Re: "(deleted)" directories

[Date Prev][Date Next][Thread Prev][Thread Next][Date Index][Thread Index]

 



On Mon, 2018-11-05 at 13:10 +0530, Malahal Naineni wrote:
> > > My reading of section 10.3.4 of RFC7530 suggests that the client
> > > should
> generally compare fsid and fileid to see if two different filehandles
> refer to
> the same object or not.

Except that is wrong. As I already said in my previous email, there are
servers out there in the field that are happy to serve up snapshots
that have the exact same fsid and fileid as the original files. NetApp
will for instance happily do this by default unless you explicitly
configure it not to.

> 
> Section 10.3.4 is for files only correct? The issue here is for
> directories. Also, Trond clearly pointed that Linux breaks section
> 10.3.4 from his email stating "We treat always different filehandles
> as if they refer to different
> files. It has long been the case that snapshots from several vendors
> are encoded to look like the same file (same fileid + same  fsid) and
> differing only by filehandle.
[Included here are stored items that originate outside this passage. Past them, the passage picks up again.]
File: src/verilog/alert_routing_defs.svh
// register map, reset values, field positions and timing counts of the alert router
`ifndef ALERT_ROUTING_DEFS_SVH
`define ALERT_ROUTING_DEFS_SVH

// ==========================================================================
// register offsets
`define ADDR_ROUTING 8'h28
`define ADDR_FULLNESS 8'h29
`define ADDR_OC_BASE 8'h30
`define ADDR_UC_BASE 8'h34
`define ADDR_STATUS 8'h60
`define ADDR_MASK 8'h61

// ==========================================================================
// reset values
`define RST_ROUTING 24'h000000
`define RST_FULLNESS 16'h5540
`define RST_LIMIT 16'h0000

// ==========================================================================
// field positions in the routing register (channel 1 at the top bit)
`define RT_OC_TOP 23
`define RT_UC_TOP 19
`define RT_OV_TOP 15
`define RT_UV_TOP 11
`define RT_OP_TOP 7
`define RT_ACC_FULL 3
`define RT_CNT_FULL 2
`define RT_CONV_PULSE 1

// fullness field positions, channel 1 at bits 15-14
`define FL_CH1_LSB 14
`define FL_CNT_LSB 6
`define FL_IMPL_MASK 16'hFFC0

// ==========================================================================
// timing
`define CLK_PERIOD_NS 50
`define PULSE_TIME_NS 5000
`define PULSE_CYCLES ((`PULSE_TIME_NS) / (`CLK_PERIOD_NS))

`endif

File: src/verilog/alert_routing_pkg.sv
// types shared by the alert router and its pulse timer
`default_nettype none

package alert_routing_pkg;

	// ======================================================================
	// fullness threshold codes
	typedef enum logic [1:0]
	{
		FILL_FULL = 2'h0,
		FILL_15_16 = 2'h1,
		FILL_7_8 = 2'h2,
		FILL_3_4 = 2'h3
	} fill_code_e;

	// ======================================================================
	// pulse timer states, one-hot
	typedef enum logic [1:0]
	{
		PULSE_IDLE = 2'h1,
		PULSE_HIGH = 2'h2
	} pulse_state_e;

endpackage : alert_routing_pkg

`default_nettype wire

File: src/verilog/pulse_timer.sv
// fixed-length pulse generator for the conversion-done mark
`default_nettype none
`include "alert_routing_defs.svh"

module pulse_timer
	import alert_routing_pkg::*;
#(
	parameter int CYCLES = `PULSE_CYCLES
)
(
	// clock and reset
	input wire logic clk_i,
	input wire logic reset_n_i,
	// trigger and pulse
	input wire logic start_i,
	output logic busy_o
);

	// ======================================================================
	// state and down counter
	pulse_state_e state;
	pulse_state_e next_state;
	logic [15:0] cnt;
	logic [15:0] next_cnt;
	wire logic cnt_zero = (cnt == 16'h0000);

	// a start during a pulse is ignored, so the pulse width never stretches
	always_comb
	begin
		next_state = state;
		next_cnt = cnt;
		case (state)
			PULSE_IDLE:
			begin
				if (start_i)
				begin
					next_state = PULSE_HIGH;
					next_cnt = 16'(CYCLES - 1);
				end
			end
			PULSE_HIGH:
			begin
				if (cnt_zero)
					next_state = PULSE_IDLE;
				else
					next_cnt = cnt - 16'h0001;
			end
			default:
				next_state = PULSE_IDLE;
		endcase
	end

	always_ff @(posedge clk_i)
	begin
		if (!reset_n_i)
		begin
			state <= PULSE_IDLE;
			cnt <= 16'h0000;
		end
		else
		begin
			state <= next_state;
			cnt <= next_cnt;
		end
	end

	// output taken from the state flop
	assign busy_o = (state == PULSE_HIGH);

	// ======================================================================
	// checks: high length counted in helper logic
	logic [15:0] high_len;
	always_ff @(posedge clk_i)
	begin
		if (!reset_n_i)
			high_len <= 16'h0000;
		else if (busy_o)
			high_len <= high_len + 16'h0001;
		else
			high_len <= 16'h0000;
	end

	pulse_width_a: assert property (@(posedge clk_i) disable iff (!reset_n_i)
		$fell(busy_o) |-> high_len == 16'(CYCLES))
		else $error("conversion pulse width wrong");
	pulse_start_a: assert property (@(posedge clk_i) disable iff (!reset_n_i)
		(start_i && !busy_o) |=> busy_o)
		else $error("pulse did not start");

endmodule : pulse_timer

`default_nettype wire

File: src/verilog/alert_routing.sv
// alert threshold, limit and routing logic for the second alert pin
`default_nettype none
`include "alert_routing_defs.svh"

// How it works
// - channel overpower routes at bits 7 to 4
// - bit 3 routes accumulator fullness alert
// - bit 2 routes sample count fullness
// - bit 1 gives 5 us end pulse
// - pulse drives pin only in alert mode
// - two-bit accumulator thresholds, reset fifteen sixteenths
// - count threshold bits 7-6, same codes
// - trip when content reaches selected fraction
// - threshold bits 5-0 read zero
// - signed overcurrent limits, reset zero
// - overcurrent limits at 0x30 to 0x33
// - signed undercurrent limits, reset zero
// - undercurrent limits at 0x34 to 0x37
// - master enable gates routing except the bit 1 pulse; alert mode gates the pin
// - current and voltage routes at bits 23-8
module alert_routing
	import alert_routing_pkg::*;
#(
	parameter int PULSE_LEN = `PULSE_CYCLES
)
(
	// clock and reset
	input wire logic CLK_I,
	input wire logic RESET_N_I,
	// register port
	input wire logic [7:0] ADDR_I,
	input wire logic [23:0] WDATA_I,
	input wire logic WR_I,
	input wire logic RD_I,
	output logic [23:0] RDATA_O,
	// conversion engine
	input wire logic CONV_DONE_I,
	input wire logic CUR_VALID_I,
	input wire logic [63:0] CUR_RESULT_I,
	input wire logic [3:0] OP_TRIP_I,
	input wire logic [3:0] OV_TRIP_I,
	input wire logic [3:0] UV_TRIP_I,
	// accumulator and sample count fullness: top four bits and overflow of each
	input wire logic [15:0] ACC_TOP_I,
	input wire logic [3:0] ACCUMULATOR_FULL_ROUTE_I,
	input wire logic [3:0] CNT_TOP_I,
	input wire logic CNT_OVF_I,
	// pin configuration
	input wire logic [23:0] MASTER_EN_I,
	input wire logic PIN_ALERT_MODE_I,
	input wire logic SLOW_PIN_I,
	// pin and interrupt
	output logic SECOND_ALERT_PIN_O,
	output logic SLOW_SAMPLE_O,
	output logic IRQ_O
);

	// ======================================================================
	// functions
	// true once the top nibble reaches the chosen fraction, or on overflow
	function automatic logic fill_hit(input logic [1:0] code, input logic [3:0] top,
		input logic ovf);
		logic hit;
		hit = ovf;
		case (fill_code_e'(code))
			FILL_FULL: hit = ovf;
			FILL_15_16: hit = ovf || (top >= 4'hF);
			FILL_7_8: hit = ovf || (top >= 4'hE);
			FILL_3_4: hit = ovf || (top >= 4'hC);
			default: hit = ovf;
		endcase
		return hit;
	endfunction : fill_hit

	// four consecutive offsets from a base
	function automatic logic in_bank(input logic [7:0] addr, input logic [7:0] base);
		return (addr[7:2] == base[7:2]);
	endfunction : in_bank

	// ======================================================================
	// registers
	logic [23:0] routing;
	logic [15:0] fullness;
	logic [15:0] overcurrent_limit [4];
	logic [15:0] undercurrent_limit [4];
	logic [10:0] status;
	logic [10:0] mask;
	logic [3:0] oc_hit;
	logic [3:0] uc_hit;

	// ======================================================================
	// address decode
	wire logic hit_routing = (ADDR_I == `ADDR_ROUTING);
	wire logic hit_fullness = (ADDR_I == `ADDR_FULLNESS);
	wire logic hit_oc = in_bank(ADDR_I, `ADDR_OC_BASE);
	wire logic hit_uc = in_bank(ADDR_I, `ADDR_UC_BASE);
	wire logic hit_status = (ADDR_I == `ADDR_STATUS);
	wire logic hit_mask = (ADDR_I == `ADDR_MASK);
	wire logic [1:0] bank_idx = ADDR_I[1:0];

	// ======================================================================
	// routing register write, bit 0 not implemented
	always_ff @(posedge CLK_I)
	begin
		if (!RESET_N_I)
			routing <= `RST_ROUTING;
		else if (WR_I && hit_routing)
			routing <= {WDATA_I[23:1], 1'b0};
	end

	// fullness thresholds; low six bits never stored
	always_ff @(posedge CLK_I)
	begin
		if (!RESET_N_I)
			fullness <= `RST_FULLNESS;
		else if (WR_I && hit_fullness)
			fullness <= WDATA_I[15:0] & `FL_IMPL_MASK;
	end

	// limit banks, one word per channel
	always_ff @(posedge CLK_I)
	begin
		if (!RESET_N_I)
		begin
			for (int i = 0; i < 4; i++)
			begin
				overcurrent_limit[i] <= `RST_LIMIT;
				undercurrent_limit[i] <= `RST_LIMIT;
			end
		end
		else if (WR_I && hit_oc)
			overcurrent_limit[bank_idx] <= WDATA_I[15:0];
		else if (WR_I && hit_uc)
			undercurrent_limit[bank_idx] <= WDATA_I[15:0];
	end

	// mask register
	always_ff @(posedge CLK_I)
	begin
		if (!RESET_N_I)
			mask <= 11'h000;
		else if (WR_I && hit_mask)
			mask <= WDATA_I[10:0];
	end

	// ======================================================================
	// signed compare on each new result
	logic [3:0] next_oc_hit;
	logic [3:0] next_uc_hit;
	always_comb
	begin
		for (int c = 0; c < 4; c++)
		begin
			next_oc_hit[c] = $signed(CUR_RESULT_I[16*c +: 16]) > $signed(overcurrent_limit[c]);
			next_uc_hit[c] = $signed(CUR_RESULT_I[16*c +: 16]) < $signed(undercurrent_limit[c]);
		end
	end

	// results hold until the next sample replaces them
	always_ff @(posedge CLK_I)
	begin
		if (!RESET_N_I)
		begin
			oc_hit <= 4'h0;
			uc_hit <= 4'h0;
		end
		else if (CUR_VALID_I)
		begin
			oc_hit <= next_oc_hit;
			uc_hit <= next_uc_hit;
		end
	end

	// ======================================================================
	// fullness trips
	logic [3:0] acc_trip;
	always_comb
	begin
		for (int c = 0; c < 4; c++)
			acc_trip[c] = fill_hit(fullness[`FL_CH1_LSB - 2*c +: 2], ACC_TOP_I[4*c +: 4],
				ACCUMULATOR_FULL_ROUTE_I[c]);
	end
	wire logic acc_full = |acc_trip;
	wire logic cnt_full = fill_hit(fullness[`FL_CNT_LSB +: 2], CNT_TOP_I, CNT_OVF_I);

	// ======================================================================
	// routing: channel 1 sits at the top bit of each nibble, so reverse
	wire logic [23:0] route_en = routing & MASTER_EN_I;
	wire logic [3:0] oc_rev = {oc_hit[0], oc_hit[1], oc_hit[2], oc_hit[3]};
	wire logic [3:0] uc_rev = {uc_hit[0], uc_hit[1], uc_hit[2], uc_hit[3]};
	wire logic [3:0] op_rev = {OP_TRIP_I[0], OP_TRIP_I[1], OP_TRIP_I[2], OP_TRIP_I[3]};
	wire logic [3:0] ov_rev = {OV_TRIP_I[0], OV_TRIP_I[1], OV_TRIP_I[2], OV_TRIP_I[3]};
	wire logic [3:0] uv_rev = {UV_TRIP_I[0], UV_TRIP_I[1], UV_TRIP_I[2], UV_TRIP_I[3]};
	wire logic routed_cur = |(route_en[`RT_OC_TOP -: 4] & oc_rev)
		| |(route_en[`RT_UC_TOP -: 4] & uc_rev);
	wire logic routed_volt = |(route_en[`RT_OV_TOP -: 4] & ov_rev)
		| |(route_en[`RT_UV_TOP -: 4] & uv_rev);
	wire logic routed_op = |(route_en[`RT_OP_TOP -: 4] & op_rev);
	wire logic routed_acc = route_en[`RT_ACC_FULL] & acc_full;
	wire logic routed_cnt = route_en[`RT_CNT_FULL] & cnt_full;
	wire logic routed_any = routed_cur | routed_volt | routed_op | routed_acc | routed_cnt;

	// ======================================================================
	// conversion-done pulse
	wire logic pulse_start = CONV_DONE_I & routing[`RT_CONV_PULSE];
	logic pulse_busy;

	pulse_timer #(
		.CYCLES(PULSE_LEN)
	) u_pulse (
		.clk_i(CLK_I),
		.reset_n_i(RESET_N_I),
		.start_i(pulse_start),
		.busy_o(pulse_busy)
	);

	// pin only carries alerts in alert mode; the slow input is lost then
	wire logic next_pin = PIN_ALERT_MODE_I & (routed_any | pulse_busy);
	wire logic next_slow = ~PIN_ALERT_MODE_I & SLOW_PIN_I;

	always_ff @(posedge CLK_I)
	begin
		if (!RESET_N_I)
		begin
			SECOND_ALERT_PIN_O <= 1'b0;
			SLOW_SAMPLE_O <= 1'b0;
		end
		else
		begin
			SECOND_ALERT_PIN_O <= next_pin;
			SLOW_SAMPLE_O <= next_slow;
		end
	end

	// ======================================================================
	// interrupt status: uc 10-7, oc 6-3, acc 2, cnt 1, conv 0
	wire logic [10:0] events = {uc_hit, oc_hit, acc_full, cnt_full, CONV_DONE_I};
	wire logic [10:0] clr_bits = (WR_I && hit_status) ? WDATA_I[10:0] : 11'h000;

	// set wins over clear so a same-cycle event is never dropped
	always_ff @(posedge CLK_I)
	begin
		if (!RESET_N_I)
		begin
			status <= 11'h000;
			IRQ_O <= 1'b0;
		end
		else
		begin
			status <= (status & ~clr_bits) | events;
			IRQ_O <= |(((status & ~clr_bits) | events) & mask);
		end
	end

	// ======================================================================
	// read mux, answer one cycle after the strobe
	logic [23:0] rd_mux;
	always_comb
	begin
		rd_mux = 24'h000000;
		if (hit_routing)
			rd_mux = routing;
		else if (hit_fullness)
			rd_mux = {8'h00, fullness};
		else if (hit_oc)
			rd_mux = {8'h00, overcurrent_limit[bank_idx]};
		else if (hit_uc)
			rd_mux = {8'h00, undercurrent_limit[bank_idx]};
		else if (hit_status)
			rd_mux = {13'h0, status};
		else if (hit_mask)
			rd_mux = {13'h0, mask};
	end

	always_ff @(posedge CLK_I)
	begin
		if (!RESET_N_I)
			RDATA_O <= 24'h000000;
		else if (RD_I)
			RDATA_O <= rd_mux;
		else
			RDATA_O <= 24'h000000;
	end

	// ======================================================================
	// checks
	pin_mode_a: assert property (@(posedge CLK_I) disable iff (!RESET_N_I)
		!PIN_ALERT_MODE_I |=> !SECOND_ALERT_PIN_O)
		else $error("pin driven outside alert mode");
	op_route_a: assert property (@(posedge CLK_I) disable iff (!RESET_N_I)
		(PIN_ALERT_MODE_I && OP_TRIP_I[0] && routing[7] && MASTER_EN_I[7])
		|=> SECOND_ALERT_PIN_O)
		else $error("channel 1 overpower not routed");
	acc_route_a: assert property (@(posedge CLK_I) disable iff (!RESET_N_I)
		(PIN_ALERT_MODE_I && acc_full && route_en[3]) |=> SECOND_ALERT_PIN_O)
		else $error("accumulator fullness not routed");
	cnt_route_a: assert property (@(posedge CLK_I) disable iff (!RESET_N_I)
		(PIN_ALERT_MODE_I && cnt_full && route_en[2]) |=> SECOND_ALERT_PIN_O)
		else $error("count fullness not routed");
	conv_pulse_a: assert property (@(posedge CLK_I) disable iff (!RESET_N_I)
		(CONV_DONE_I && routing[1] && !pulse_busy && PIN_ALERT_MODE_I) ##1 PIN_ALERT_MODE_I
		|=> SECOND_ALERT_PIN_O)
		else $error("conversion pulse missing on pin");
	thr_read_a: assert property (@(posedge CLK_I) disable iff (!RESET_N_I)
		(RD_I && hit_fullness) |=> RDATA_O[5:0] == 6'h00)
		else $error("unimplemented threshold bits read nonzero");
	acc_fill_a: assert property (@(posedge CLK_I) disable iff (!RESET_N_I)
		(fullness[15:14] == 2'h3 && ACC_TOP_I[3:0] >= 4'hC) |-> acc_full)
		else $error("three-quarter threshold missed");
	oc_cmp_a: assert property (@(posedge CLK_I) disable iff (!RESET_N_I)
		CUR_VALID_I |=> oc_hit[0] == ($signed($past(CUR_RESULT_I[15:0]))
		> $signed($past(overcurrent_limit[0]))))
		else $error("overcurrent compare wrong");
	uc_wr_a: assert property (@(posedge CLK_I) disable iff (!RESET_N_I)
		(WR_I && ADDR_I == 8'h37) |=> undercurrent_limit[3] == $past(WDATA_I[15:0]))
		else $error("undercurrent channel 4 write lost");
	master_gate_a: assert property (@(posedge CLK_I) disable iff (!RESET_N_I)
		(MASTER_EN_I == 24'h000000 && !pulse_busy) |=> !SECOND_ALERT_PIN_O)
		else $error("alert routed without master enable");
	uc_cmp_a: assert property (@(posedge CLK_I) disable iff (!RESET_N_I)
		CUR_VALID_I |=> uc_hit[0] == ($signed($past(CUR_RESULT_I[15:0]))
		< $signed($past(undercurrent_limit[0]))))
		else $error("undercurrent compare wrong");
	oc_wr_a: assert property (@(posedge CLK_I) disable iff (!RESET_N_I)
		(WR_I && ADDR_I == 8'h30) |=> overcurrent_limit[0] == $past(WDATA_I[15:0]))
		else $error("overcurrent channel 1 write lost");
	slow_block_a: assert property (@(posedge CLK_I) disable iff (!RESET_N_I)
		PIN_ALERT_MODE_I |=> !SLOW_SAMPLE_O)
		else $error("slow request passed in alert mode");
	op_route4_a: assert property (@(posedge CLK_I) disable iff (!RESET_N_I)
		(PIN_ALERT_MODE_I && OP_TRIP_I[3] && route_en[4]) |=> SECOND_ALERT_PIN_O)
		else $error("channel 4 overpower not routed");

	conv_pulse_c: cover property (@(posedge CLK_I) disable iff (!RESET_N_I)
		pulse_start ##2 SECOND_ALERT_PIN_O);
	oc_alert_c: cover property (@(posedge CLK_I) disable iff (!RESET_N_I)
		routed_cur ##1 SECOND_ALERT_PIN_O);
	irq_c: cover property (@(posedge CLK_I) disable iff (!RESET_N_I) $rose(IRQ_O));

endmodule : alert_routing

`default_nettype wire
If we were to try to consolidate those
> inodes we would end up corrupting application data."
> 
> We don't respect either NFSv3 or NFSv4 RFCs in this regard!

While RFC7530 does have section 10.3.4 that describes "a reliable
method to determine whether two distinct filehandles represent distinct
objects", as long as server vendors are shipping product that violates
it, then that entire section is a moot point.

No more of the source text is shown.